Abstract (click to expand)
Body-focused repetitive behaviors (BFRBs), like face-touching or skin-picking, are hand-driven behaviors which can damage one’s appearance, if not identified early and treated. Technology for automatic detection is still under-explored, with few previous works being limited to wearables with single modalities (e.g., motion). Here, we propose a multi-sensory approach combining motion, orientation, and heart rate sensors to detect BFRBs. We conducted a feasibility study in which participants (N=10) were exposed to BFRBs-inducing tasks, and analyzed 380 mins of signals under an extensive evaluation of sensing modalities, cross-validation methods, and observation windows. Our models achieved an AUC > 0.90 in distinguishing BFRBs, which were more evident in observation windows 5 mins prior to the behavior as opposed to 1-min ones. In a follow-up qualitative survey, we found that not only the timing of detection matters but also models need to be context-aware, when designing just-in-time interventions to prevent BFRBs.
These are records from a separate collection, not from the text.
module mux # (
	parameter DATA_TYPE = 16,
	parameter INPUT_BW = 128,
	parameter SEL_SIZE = 7) (
	i_data_bus,
	i_mux_sel,
	o_dist
);
	input [INPUT_BW*DATA_TYPE-1 : 0] i_data_bus;
	input [SEL_SIZE-1 : 0] i_mux_sel;
	output reg [DATA_TYPE-1 : 0] o_dist;
	always @ (*) begin
		o_dist = i_data_bus[i_mux_sel*DATA_TYPE+:DATA_TYPE];
	end
endmodule
==> flow/run.sh <==
#!/bin/bash
# OpenROAD 26Q1-2900-gdf79404cd8, Yosys 0.63+post, stock flow scripts
make -C /OpenROAD-flow-scripts/flow DESIGN_CONFIG=/design/flow/config.mk WORK_HOME=/design/flow/orfs finish
==> flow/config.mk <==
export PLATFORM = sky130hd
export DESIGN_NAME = xbar
export DESIGN_NICKNAME = xbar
export VERILOG_FILES = /design/flow/design.v
export SDC_FILE = /design/flow/constraint.sdc
export NUM_CORES = 4
export LEC_CHECK = 1
export CORE_UTILIZATION = 30
==> flow/constraint.sdc <==
current_design xbar

set clk_period 1.0
set clk_io_pct 0.2

create_clock -name clk0 -period $clk_period [get_ports {clk}]

set non_clock_inputs [all_inputs -no_clocks]
set_input_delay [expr $clk_period * $clk_io_pct] -clock clk0 $non_clock_inputs
set_output_delay [expr $clk_period * $clk_io_pct] -clock clk0 [all_outputs]
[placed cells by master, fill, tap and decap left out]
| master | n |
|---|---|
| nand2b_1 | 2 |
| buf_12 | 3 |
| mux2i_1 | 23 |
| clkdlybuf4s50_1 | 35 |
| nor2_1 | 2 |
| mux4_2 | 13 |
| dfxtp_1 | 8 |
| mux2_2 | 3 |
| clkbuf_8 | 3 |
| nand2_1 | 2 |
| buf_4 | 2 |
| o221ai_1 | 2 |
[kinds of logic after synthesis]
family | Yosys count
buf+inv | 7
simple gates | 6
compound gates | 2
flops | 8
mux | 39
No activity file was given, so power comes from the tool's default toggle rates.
<file path="./design.v">
module dcache_data_sram
(
	clk_i,
	addr_i,
	data_i,
	enable_i,
	write_i,
	data_o
);
input				  clk_i;
input	[4:0]		addr_i;
input	[255:0]	data_i;
input				  enable_i;
input				  write_i;
output	[255:0] 	data_o;
reg		[255:0]		memory 			[0:31];	
always@(posedge clk_i) begin
    if(enable_i && write_i) begin
		memory[addr_i]   <= data_i;
	end
end
assign 	data_o = (enable_i) ? memory[addr_i] : 256'b0;
endmodule
module dcache_tag_sram
(
	clk_i,
	addr_i,
	data_i,
	enable_i,
	write_i,
	data_o
);
input				  clk_i;
input	[4:0]		addr_i;
input	[23:0]	data_i;
input				  enable_i;
input				  write_i;
output	[23:0] 		data_o;
reg		[23:0]		memory 			[0:31];	
always@(posedge clk_i) begin
    if(enable_i && write_i) begin
		memory[addr_i]   <= data_i;
	end
end
assign 	data_o = (enable_i) ? memory[addr_i] : 24'b0;
endmodule
module dcache_top
(
	clk_i, 
	rst_i,
	mem_data_i, 
	mem_ack_i, 	
	mem_data_o, 
	mem_addr_o, 	
	mem_enable_o, 
	mem_write_o, 
	p1_data_i, 
	p1_addr_i, 	
	p1_MemRead_i, 
	p1_MemWrite_i, 
	p1_data_o, 
	p1_stall_o
);
input				clk_i; 
input				rst_i;
input	[256-1:0]	  mem_data_i; 
input				      mem_ack_i; 
output	[256-1:0]	mem_data_o; 
output	[32-1:0]	mem_addr_o; 	
output				    mem_enable_o; 
output				    mem_write_o; 
input	[32-1:0]	p1_data_i; 
input	[32-1:0]	p1_addr_i; 	
input				    p1_MemRead_i; 
input				    p1_MemWrite_i; 
output	[32-1:0]p1_data_o; 
output				  p1_stall_o; 
wire	[4:0]		  cache_sram_index;
wire				    cache_sram_enable;
wire	[23:0]		cache_sram_tag;
wire	[255:0]		cache_sram_data;
wire				    cache_sram_write;
wire	[23:0]		sram_cache_tag;
wire	[255:0]		sram_cache_data;
wire				sram_valid;
wire				sram_dirty;
parameter 			STATE_IDLE			  = 3'h0,
					      STATE_READMISS		= 3'h1,
					      STATE_READMISSOK	= 3'h2,
					      STATE_WRITEBACK		= 3'h3,
					      STATE_MISS			  = 3'h4;
reg		[2:0]		state;
reg					  mem_enable;
reg					  mem_write;
reg					  cache_we;
wire				  cache_dirty;
reg					  write_back;
wire	[4:0]		  p1_offset;
wire	[4:0]		  p1_index;
wire	[21:0]		p1_tag;
wire	[255:0]		r_hit_data;
wire	[21:0]		sram_tag;
wire				    hit;
reg		[255:0]		w_hit_data;
wire				    write_hit;
wire				    p1_req;
reg		[31:0]		p1_data;
assign 	p1_req     = p1_MemRead_i | p1_MemWrite_i;
assign	p1_offset  = p1_addr_i[4:0];
assign	p1_index   = p1_addr_i[9:5];
assign	p1_tag     = p1_addr_i[31:10];
assign	p1_stall_o = ~hit & p1_req;
assign	p1_data_o  = p1_data; 
assign	sram_valid = sram_cache_tag[23];
assign	sram_dirty = sram_cache_tag[22];
assign	sram_tag   = sram_cache_tag[21:0];
assign	cache_sram_index  = p1_index;
assign	cache_sram_enable = p1_req;
assign	cache_sram_write  = cache_we | write_hit;
assign	cache_sram_tag    = {1'b1, cache_dirty, p1_tag};	
assign	cache_sram_data   = (hit) ? w_hit_data : mem_data_i;
assign	mem_enable_o = mem_enable;
assign	mem_addr_o   = (write_back) ? {sram_tag, p1_index, 5'b0} : {p1_tag, p1_index, 5'b0};
assign	mem_data_o   = sram_cache_data;
assign	mem_write_o  = mem_write;
assign	write_hit    = hit & p1_MemWrite_i;
assign	cache_dirty  = write_hit;
assign hit = (p1_tag == sram_tag && sram_valid == 1)? 1'b1:1'b0;
assign r_hit_data = (hit)? sram_cache_data : 0;
always@(p1_offset or r_hit_data) begin
	p1_data <= hit? 
      (p1_offset == 28 ? r_hit_data[255:224]:
      p1_offset == 24 ? r_hit_data[223:192]:
      p1_offset == 20 ? r_hit_data[191:160]:
      p1_offset == 16 ? r_hit_data[159:128]:
      p1_offset == 12 ? r_hit_data[127:96]:
      p1_offset == 8  ? r_hit_data[95:64]:
      p1_offset == 4  ? r_hit_data[63:32]:
      p1_offset == 0  ? r_hit_data[31:0] : 32'b0) : 32'b0; 
end
always@(p1_offset or r_hit_data or p1_data_i) begin
   w_hit_data <= {
      p1_offset == 28 ? p1_data_i : r_hit_data[255:224],
      p1_offset == 24 ? p1_data_i : r_hit_data[223:192],
      p1_offset == 20 ? p1_data_i : r_hit_data[191:160],   
      p1_offset == 16 ? p1_data_i : r_hit_data[159:128],
      p1_offset == 12 ? p1_data_i : r_hit_data[127:96],
      p1_offset == 8 ? p1_data_i : r_hit_data[95:64],
      p1_offset == 4 ? p1_data_i : r_hit_data[63:32],
      p1_offset == 0 ? p1_data_i : r_hit_data[31:0]
   };
end
always@(posedge clk_i or negedge rst_i) begin
	if(~rst_i) begin
		state      <= STATE_IDLE;
		mem_enable <= 1'b0;
		mem_write  <= 1'b0;
		cache_we   <= 1'b0; 
		write_back <= 1'b0;
	end
	else begin
		case(state)		
			STATE_IDLE: begin
				if(p1_req && !hit) begin	 
					state <= STATE_MISS;
				end
				else begin
					state <= STATE_IDLE;
				end
			end
			STATE_MISS: begin
				if(sram_dirty) begin		 
               mem_enable <= 1'b1;
               mem_write  <= 1'b1;
               write_back <= 1'b1;
					state <= STATE_WRITEBACK;
				end
				else begin					 
               mem_enable <= 1'b1;
               mem_write  <= 1'b0;
               write_back <= 1'b0;
					state <= STATE_READMISS;
				end
			end
			STATE_READMISS: begin
				if(mem_ack_i) begin			 
               cache_we   <= 1'b1; 
               mem_enable <= 1'b0;
               mem_write <= 1'b0;
               state <= STATE_READMISSOK;
				end
				else begin
					state <= STATE_READMISS;
				end
			end
			STATE_READMISSOK: begin			 
               cache_we <= 1'b0;
               state <= STATE_IDLE;
			end
			STATE_WRITEBACK: begin
				if(mem_ack_i) begin			 
               write_back <= 1'b0;
               mem_enable <= 1'b1;
               mem_write <= 1'b0;
               state <= STATE_READMISS;
				end
				else begin
					state <= STATE_WRITEBACK;
				end
			end
		endcase
	end
end
dcache_tag_sram dcache_tag_sram
(
	.clk_i(clk_i),
	.addr_i(cache_sram_index),
	.data_i(cache_sram_tag),
	.enable_i(cache_sram_enable),
	.write_i(cache_sram_write),
	.data_o(sram_cache_tag)
);
dcache_data_sram dcache_data_sram
(
	.clk_i(clk_i),
	.addr_i(cache_sram_index),
	.data_i(cache_sram_data),
	.enable_i(cache_sram_enable),
	.write_i(cache_sram_write),
	.data_o(sram_cache_data)
);
endmodule
</file>
<file path="./run.sh">
#!/bin/bash
# OpenROAD 26Q1-2900-gdf79404cd8, Yosys 0.63+post, stock flow scripts
make -C /OpenROAD-flow-scripts/flow DESIGN_CONFIG=/design/flow/config.mk WORK_HOME=/design/flow/orfs finish
</file>
[flow/config.mk]
export PLATFORM = sky130hd
export DESIGN_NAME = Data_Memory
export DESIGN_NICKNAME = Data_Memory
export VERILOG_FILES = /design/flow/design.v
export SDC_FILE = /design/flow/constraint.sdc
export NUM_CORES = 4
export LEC_CHECK = 1
export CORE_UTILIZATION = 40
[flow/constraint.sdc]
current_design Data_Memory

set clk_period 10.0
set clk_io_pct 0.2

create_clock -name clk0 -period $clk_period [get_ports {clk_i}]

set non_clock_inputs [all_inputs -no_clocks]
set_input_delay [expr $clk_period * $clk_io_pct] -clock clk0 $non_clock_inputs
set_output_delay [expr $clk_period * $clk_io_pct] -clock clk0 [all_outputs]
[flow/design.v]
module Data_Memory
(
   clk_i,
	address_i,
	Memory_write_i,
	Memory_read_i,
	write_data_i,
	read_data_o
);
input             clk_i;
input	   [31:0]	address_i;
input	            Memory_write_i;
input	            Memory_read_i;
input	   [31:0]	write_data_i;
output	[31:0]	read_data_o;
reg		[7:0]	memory	[0:31];
assign read_data_o = (Memory_read_i) ? {memory[address_i+3], memory[address_i+2], memory[address_i+1], memory[address_i]} : 32'b0;
always@(posedge clk_i) begin
   if(Memory_write_i) begin
      memory[address_i] <= write_data_i[7:0]; 
      memory[address_i+1] <= write_data_i[15:8];
      memory[address_i+2] <= write_data_i[23:16];
      memory[address_i+3] <= write_data_i[31:24];
   end
end
endmodule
This repository. We provide the dataset and some pre-processing code to reproduce the experiments of our paper [1]. The main input is data collected from a Samsung Galaxy watch which recorded acceleration, gyroscope, and heart rate signals. After our participants completed a set of tasks designed to incuce BRFBs, we annotated the sensor data with BFRB labels through a video recording. Here, we provide the timestamps along with the labeled timeseries for each sensor modality. To facilitate easier re-use of this dataset, we also provide the data pipeline code which creates positive and negative windows, extracts features, and further normalizes the resulting feature vectors in order to prepare them for machine learning.
The sensor signals can be found in BFRB_Detection_Data
. Each participant's data in data/exp-X
contains 5 .csv files which include the accelerometer, gyroscope, heart rate, and heart rate variability signals, along with the raw timestamps.
To produce the final feature vectors used in our study plese navigate to BFRB_Detection_Data/pipeline
and run:
python 1+_WindowSplit.py
python 1-_WindowSplit.py
python 2_FeatureExtraction.py
python 3_Normalization.py
Please cite our paper if you use data/code from this project:
[1] Benjamin Searle, Dimitris Spathis, Marios Constantinides, Daniele Quercia, Cecilia Mascolo. 2021. "Anticipatory Detection of Compulsive Body-focused Repetitive Behaviors with Wearables." In Proceedings of ACM International Conference on Mobile Human-Computer Interaction (MobileHCI 2021). (to appear)
This data and code release is licensed under the terms and conditions of MIT unless otherwise stated. The actual paper is governed by a separate license and the paper authors retain their respective copyrights.